Here we, therefore, develop a free, open-source, user-friendly web-based tool called MSABrowser to dynamically and rapidly visualize MSAs, with the integration of variant-specific annotations [the clinical significance, phenotypic relevance, OrthoVars, post-translational modifications (PTMs), variant ID, etc.] to the corresponding positions (e.g. p. C4957Y in human RYR2 and p. C4956Y in mice Ryr2) (Fig. 1). MSABrowser is based on a JavaScript programming language that enables users to construct interactive pages with complex features, so it works easily without installation on any modern web browser.

Fig. 1.

Fig. 1.

An overview of the MSABrowser tool. MSA for homologous proteins of the human TUBA1A is depicted in this figure, along with genetic variations on the corresponding positions on sequences and associated intervals such as protein domains. (A) (I) The annotation part represents the specified intervals for the sequence and in this example, it is used for illustrating the positions of the protein domains with cross-link features that enable users to locate the website or page of the original database or article. (II) The notification part shows any type of defined modifications as a red asterisk above the sequence per position and displays the searched position in a species above the alignments. (III) The sequence alignment part contains the imported alignment data with the previously selected colour scheme. Also, rounded (circle) positions indicate that at least one genetic variation or modification exists in this position. A rectangular white background pop-up box appears when the mouse hovers the specific position in the sequence and the genetic variations and modifications are listed in this pop-up box. On the bottom, an auto-generated ‘Consensus’ sequence is displayed. On the left side, species names contain cross-reference links for referring to the dedicated page of the sequence according to its protein identifier such as a UniProt number and the near-white ‘x’ button enables users to hide the sequence from the alignment together with its identifier. (IV) A position in the sequence of any species listed in the alignment can be searched and the sequence alignment data in FASTA format can be downloaded with the blue button and visualization of alignment data can be exported as PNG format. Also, with the green ‘Reset’ button, it is available to reload the viewer. (B) Visualization of MSAs of six virus spike proteins with the MSABrowser tool. The positions with the annotations are marked in a circle, while the positions without annotations are displayed in a square. The full MSA comparisons with annotations can be found at our dedicated GitHub site https://thekaplanlab.github.io/ (C) Shown is the display of orthologous variants (OrthoVars), the positions of amino acid position or nucleotide, or PTMs with the programmable notification part of MSABrowser

MSABrowser introduces four major novelties: first, the flexible annotation of genetic variants (c.88C>G or p.P30A), OrthoVars, nonsense variants (a stop codon) or PTMs (ubiquitination at Lysine 2563; K2563-ub) into the respective sequence positions on the PSA and MSA (Fig. 1A–C) (Pir et al., 2021). For example, p.

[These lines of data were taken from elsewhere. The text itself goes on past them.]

===== src/adcsrf_pkg.sv =====
`default_nettype none
package adcsrf_pkg;

    // ************************************************
    // widths
    // ************************************************
    localparam int          RES_W   = 12;
    localparam int          SHORT_W = 8;
    localparam int          FRAME_W = 17;
    localparam int          CNT_W   = 5;
    localparam int          RX_W    = 8;

    // ************************************************
    // frame lengths and fill values
    // ************************************************
    localparam logic [4:0]  LEN_8      = 5'h08;
    localparam logic [4:0]  LEN_12     = 5'h0C;
    localparam logic [4:0]  LEN_16     = 5'h10;
    localparam logic [4:0]  FRAME_LEN  = 5'h11;
    localparam logic [3:0]  DATA_SHORT = 4'h8;
    localparam logic [3:0]  DATA_FULL  = 4'hC;
    localparam logic [11:0] BAD_MAG    = 12'hFFF;
    localparam logic        BAD_SIGN   = 1'h1;
    localparam logic [2:0]  RX_LAST    = 3'h7;

    // word length selector; code 3 is illegal and acts as 12
    typedef enum logic [1:0] {
        LEN_SHORT = 2'h0,
        LEN_MID   = 2'h1,
        LEN_LONG  = 2'h2
    } adcsrf_len_t;

    typedef struct packed {
        logic        signedOut;
        logic        msbFirst;
        adcsrf_len_t len;
    } adcsrf_fmt_t;

    typedef struct packed {
        logic        sign;
        logic [11:0] mag;
    } adcsrf_res_t;

    typedef struct packed {
        logic csN;
        logic sclk;
        logic din;
        logic pd;
    } adcsrf_pins_t;

    // pin levels while deselected and idle; also the sync reset value
    localparam adcsrf_pins_t PINS_IDLE = '{csN: 1'h1, sclk: 1'h0,
                                           din: 1'h0, pd: 1'h0};

    typedef enum logic [2:0] {
        ST_IDLE  = 3'h1,
        ST_SHIFT = 3'h2,
        ST_DRAIN = 3'h4
    } adcsrf_state_t;

endpackage : adcsrf_pkg
`default_nettype wire


===== src/adcsrf_top.sv =====
`timescale 1ns/100ps
`default_nettype none
module adcsrf_top (
    // clock and reset
    input  wire logic                     mclk,
    input  wire logic                     nrst,
    // serial pins
    input  wire logic                     csN,
    input  wire logic                     sclk,
    input  wire logic                     serialDataIn,
    output logic                          serialDataOut,
    output logic                          serialDataOutOe,
    output logic                          outputReadyN,
    // power down pin and state
    input  wire logic                     hwPowerDown,
    output logic                          powerDownActive,
    // conversion core side
    input  wire logic                     resultLoad,
    input  wire adcsrf_pkg::adcsrf_res_t  result,
    input  wire logic                     convBusy,
    input  wire logic                     calBusy,
    output logic                          convAbort,
    // output format
    input  wire adcsrf_pkg::adcsrf_fmt_t  fmt,
    // status
    output logic                          frameActive,
    output logic                          dataValid,
    output logic                          resultInvalid,
    output logic [adcsrf_pkg::RX_W-1:0]   rxWord,
    output logic                          rxStrobe
);
    import adcsrf_pkg::*;

    // latency budget: a pin edge reaches the shifter three clock
    // edges after the pin moves (two sync flops and the shifter flops themselves),
    // and the registered outputs change on that same edge; with a serial
    // clock half period of at least three clocks no edge is lost

    // ************************************************
    // pin synchronisation and edge detection
    // ************************************************
    adcsrf_pins_t pinsRaw;
    adcsrf_pins_t pinsSync;
    adcsrf_pins_t pinsPrev_q;
    logic [$bits(adcsrf_pins_t)-1:0] pinsSyncBits;

    assign pinsRaw = '{csN: csN, sclk: sclk, din: serialDataIn,
                       pd: hwPowerDown};

    // every pin passes two flops before logic sees it
    // the flops reset to the idle pin levels, so leaving reset never
    // looks like a select edge or a serial clock edge
    adcsrf_sync #(
        .W       ($bits(adcsrf_pins_t)),
        .RST_VAL (PINS_IDLE)
    ) uSync (
        .mclk    (mclk),
        .nrst    (nrst),
        .asyncIn (pinsRaw),
        .syncOut (pinsSyncBits)
    );
    assign pinsSync = adcsrf_pins_t'(pinsSyncBits);

    // previous sample, reset to deselected and idle
    always_ff @(posedge mclk or negedge nrst) begin
        if (!nrst) begin
            pinsPrev_q <= PINS_IDLE;
        end else begin
            pinsPrev_q <= pinsSync;
        end
    end

    logic csFall;
    logic csRise;
    logic sclkRise;
    logic sclkFall;
    logic pdRise;
    logic selected;

    // edges taken from second stage against its own history
    // an edge lasts exactly one cycle, so each one is acted on once
    assign csFall   = pinsPrev_q.csN & ~pinsSync.csN;
    assign csRise   = ~pinsPrev_q.csN & pinsSync.csN;
    assign sclkRise = ~pinsPrev_q.sclk & pinsSync.sclk;
    assign sclkFall = pinsPrev_q.sclk & ~pinsSync.sclk;
    assign pdRise   = ~pinsPrev_q.pd & pinsSync.pd;
    assign selected = ~pinsSync.csN;

    // ************************************************
    // result holding register
    // ************************************************
    adcsrf_res_t res_q;
    adcsrf_res_t res_d;
    logic        bad_q;
    logic        bad_d;
    logic        abort_q;
    logic        abort_d;
    logic        pdAct_q;
    logic        pdAct_d;

    // the result is held here so a frame can be read long after the
    // core has moved on; the invalid mark travels with it until the
    // next load replaces the pattern
    // power-down is taken whatever the link or core is doing
    // the power-down copy is only a status echo; the core does the rest
    always_comb begin
        res_d   = res_q;
        bad_d   = bad_q;
        abort_d = 1'h0;
        pdAct_d = pinsSync.pd;
        if (resultLoad) begin
            res_d = result;
            bad_d = 1'h0;
        end
        // abort wins over a load in the same cycle
        if (pdRise && convBusy) begin
            res_d   = '{sign: BAD_SIGN, mag: BAD_MAG};
            bad_d   = 1'h1;
            abort_d = 1'h1;
        end
    end

    // result state registers
    always_ff @(posedge mclk or negedge nrst) begin
        if (!nrst) begin
            res_q   <= '0;
            bad_q   <= 1'h0;
            abort_q <= 1'h0;
            pdAct_q <= 1'h0;
        end else begin
            res_q   <= res_d;
            bad_q   <= bad_d;
            abort_q <= abort_d;
            pdAct_q <= pdAct_d;
        end
    end

    // ************************************************
    // frame formatting
    // ************************************************
    logic [FRAME_W-1:0] seq;
    logic [CNT_W-1:0]   frameLen;

    // the formatter is pure logic; its output is only looked at on the
    // select edge, so a changing result cannot tear a frame
    adcsrf_formatter uFmt (
        .res      (res_q),
        .fmt      (fmt),
        .seq      (seq),
        .frameLen (frameLen)
    );

    // ************************************************
    // output shifter and select handling
    // ************************************************
    adcsrf_state_t      state_q;
    adcsrf_state_t      state_d;
    logic [FRAME_W-1:0] shift_q;
    logic [FRAME_W-1:0] shift_d;
    logic [CNT_W-1:0]   left_q;
    logic [CNT_W-1:0]   left_d;
    logic               oe_q;
    logic               oe_d;
    logic               rdyN_q;
    logic               rdyN_d;
    logic               valid_q;
    logic               valid_d;

    // format is snapshotted at select, so a mid-frame change is
    // not seen until the next frame
    // once the last bit has gone the shifter keeps clocking zeros out;
    // the host decides how many bits to read, so extra clocks are harmless
    // a select edge always wins over a serial clock edge in one cycle
    always_comb begin
        state_d = state_q;
        shift_d = shift_q;
        left_d  = left_q;
        oe_d    = oe_q;
        rdyN_d  = rdyN_q;
        valid_d = valid_q;
        unique case (state_q)
            ST_IDLE: begin
                if (csFall) begin
                    state_d = ST_SHIFT;
                    shift_d = seq;
                    left_d  = frameLen;
                    oe_d    = 1'h1;
                    rdyN_d  = 1'h0;
                    valid_d = ~bad_q & ~calBusy;
                end
            end
            ST_SHIFT, ST_DRAIN: begin
                if (csRise) begin
                    state_d = ST_IDLE;
                    oe_d    = 1'h0;
                    rdyN_d  = 1'h1;
                end else if (sclkFall) begin
                    shift_d = {shift_q[FRAME_W-2:0], 1'h0};
                    rdyN_d  = 1'h1;
                    if (left_q > CNT_W'(1)) begin
                        left_d = left_q - CNT_W'(1);
                    end else begin
                        left_d  = '0;
                        state_d = ST_DRAIN;
                    end
                end
                // a calibration cycle spoils the whole frame
                if (calBusy) begin
                    valid_d = 1'h0;
                end
            end
            // an illegal state code falls back to idle with the line released
            default: begin
                state_d = ST_IDLE;
                oe_d    = 1'h0;
                rdyN_d  = 1'h1;
            end
        endcase
    end

    // shifter state registers
    always_ff @(posedge mclk or negedge nrst) begin
        if (!nrst) begin
            state_q <= ST_IDLE;
            shift_q <= '0;
            left_q  <= '0;
            oe_q    <= 1'h0;
            rdyN_q  <= 1'h1;
            valid_q <= 1'h0;
        end else begin
            state_q <= state_d;
            shift_q <= shift_d;
            left_q  <= left_d;
            oe_q    <= oe_d;
            rdyN_q  <= rdyN_d;
            valid_q <= valid_d;
        end
    end

    // ************************************************
    // serial input capture
    // ************************************************
    logic [RX_W-1:0] rxShift_q;
    logic [RX_W-1:0] rxShift_d;
    logic [2:0]      rxCnt_q;
    logic [2:0]      rxCnt_d;
    logic [RX_W-1:0] rxWord_q;
    logic [RX_W-1:0] rxWord_d;
    logic            rxStb_q;
    logic            rxStb_d;

    // a partial byte is dropped when select goes away
    // bytes are counted from the select edge; the count only wraps, so a
    // long frame yields one strobe per full byte
    always_comb begin
        rxShift_d = rxShift_q;
        rxCnt_d   = rxCnt_q;
        rxWord_d  = rxWord_q;
        rxStb_d   = 1'h0;
        if (!selected) begin
            rxCnt_d = '0;
        end else if (sclkRise) begin
            rxShift_d = {rxShift_q[RX_W-2:0], pinsSync.din};
            rxCnt_d   = rxCnt_q + 3'h1;
            if (rxCnt_q == RX_LAST) begin
                rxWord_d = {rxShift_q[RX_W-2:0], pinsSync.din};
                rxStb_d  = 1'h1;
            end
        end
    end

    // capture state registers
    always_ff @(posedge mclk or negedge nrst) begin
        if (!nrst) begin
            rxShift_q <= '0;
            rxCnt_q   <= '0;
            rxWord_q  <= '0;
            rxStb_q   <= 1'h0;
        end else begin
            rxShift_q <= rxShift_d;
            rxCnt_q   <= rxCnt_d;
            rxWord_q  <= rxWord_d;
            rxStb_q   <= rxStb_d;
        end
    end

    // ************************************************
    // outputs
    // ************************************************
    // status outputs are straight copies of registers so the far side
    // never sees a combinational glitch, at the cost of one cycle of
    // latency on each of them
    // data line keeps the shifter top bit while released, the bench sees oe low
    assign serialDataOut   = shift_q[FRAME_W-1];
    assign serialDataOutOe = oe_q;
    assign outputReadyN    = rdyN_q;
    assign powerDownActive = pdAct_q;
    assign convAbort       = abort_q;
    assign frameActive     = oe_q;
    assign dataValid       = valid_q;
    assign resultInvalid   = bad_q;
    assign rxWord          = rxWord_q;
    assign rxStrobe        = rxStb_q;
endmodule : adcsrf_top
`default_nettype wire


===== src/adcsrf_sync.sv =====
`timescale 1ns/100ps
`default_nettype none
module adcsrf_sync #(
    parameter int           W       = 4,
    parameter logic [W-1:0] RST_VAL = '0
) (
    // clock and reset
    input  wire logic         mclk,
    input  wire logic         nrst,
    // asynchronous levels in, synchronised out
    input  wire logic [W-1:0] asyncIn,
    output logic      [W-1:0] syncOut
);
    logic [W-1:0] meta_q;
    logic [W-1:0] sync_q;

    // first stage is read only by the second; both reset to the idle
    // levels so leaving reset never looks like a pin edge
    always_ff @(posedge mclk or negedge nrst) begin
        if (!nrst) begin
            meta_q <= RST_VAL;
            sync_q <= RST_VAL;
        end else begin
            meta_q <= asyncIn;
            sync_q <= meta_q;
        end
    end

    assign syncOut = sync_q;
endmodule : adcsrf_sync
`default_nettype wire


===== src/adcsrf_formatter.sv =====
`timescale 1ns/100ps
`default_nettype none
module adcsrf_formatter (
    // result and format in
    input  wire adcsrf_pkg::adcsrf_res_t     res,
    input  wire adcsrf_pkg::adcsrf_fmt_t     fmt,
    // left-aligned frame, top bit goes out first
    output logic [adcsrf_pkg::FRAME_W-1:0]   seq,
    output logic [adcsrf_pkg::CNT_W-1:0]     frameLen
);
    import adcsrf_pkg::*;

    // reverse the low n bits; bits above n stay zero
    function automatic logic [FRAME_W-1:0] revLow(
        input logic [FRAME_W-1:0] c,
        input logic [CNT_W-1:0]   n
    );
        logic [FRAME_W-1:0] r;
        r = '0;
        for (int i = 0; i < FRAME_W; i++) begin
            if (i < int'(n)) begin
                r[i] = c[int'(n) - 1 - i];
            end
        end
        return r;
    endfunction : revLow

    logic [FRAME_W-1:0] core;
    logic [CNT_W-1:0]   n;
    logic [3:0]         dataW;

    // build in MSB-first order, right aligned; fill bits are zero
    always_comb begin
        core  = '0;
        n     = LEN_12;
        dataW = DATA_FULL;
        unique case (fmt.len)
            LEN_SHORT: begin
                core  = FRAME_W'(res.mag[RES_W-1 -: SHORT_W]);
                n     = LEN_8;
                dataW = DATA_SHORT;
            end
            LEN_LONG: begin
                core = FRAME_W'(res.mag); // zero pad above
                n    = LEN_16;
            end
            default: begin
                core = FRAME_W'(res.mag);
                n    = LEN_12;
            end
        endcase
        // sign sits just above the data, below any fill
        if (fmt.signedOut) begin
            core = core | (FRAME_W'(res.sign) << dataW);
            n    = n + CNT_W'(1);
        end
        // LSB-first is the exact mirror of MSB-first
        if (!fmt.msbFirst) begin
            core = revLow(core, n);
        end
        seq      = core << (FRAME_LEN - n);
        frameLen = n;
    end
endmodule : adcsrf_formatter
`default_nettype wire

H565Y in human FARSB (Protein ID = human NP_005678.3) is an OrthoVar of p. H567Y in C. elegans FARS-3 (the orthologue of human FARSB; Protein ID = C. elegans NP_495785). These OrthoVars were inserted into the PSA of human FARSB and C. elegans FARS-3 at their respective sequence locations (Pir et al., 2021). Second, multiple annotations, such as small insertions/deletions, protein domains (e.g. SH3 domains) and/or user-specified intervals, and CRISPR single guide RNA (sgRNA) targeting a particular region of a genome can be added at the same time to the corresponding positions; third, the variant-specific annotations, including phenotypic data, variant ID and allele frequency, can be integrated into the corresponding positions. For example, p. R79Q in ARL13B (Protein ID = NP_001167621.1) has several variant-specific annotations, including variant ID (rs121912606), an allele frequency (3.98e-6), predicted as a pathogenic variant, and disease association (causing Joubert syndrome) (Cantagrel et al., 2008; Karczewski et al., 2020), and all of these annotations can easily be co-viewed at the respective site. Finally, while MSABrowser can dynamically and quickly visualize sequence alignments, variations and annotations, scrolling through PSAs/MSAs, searching and custom styling are implemented, thus allowing for a quick search of a specific position in species (such as 4th position in the first protein or 68th position in the second genomic sequence). Because scrolling to specific positions is not always possible, MSABrowser provides a feature that directly navigates users to specific positions. Furthermore, MSABrowser allows users to expand the context to include an image, link or other components (HTML tag) in the pop-up box (Fig. 1A).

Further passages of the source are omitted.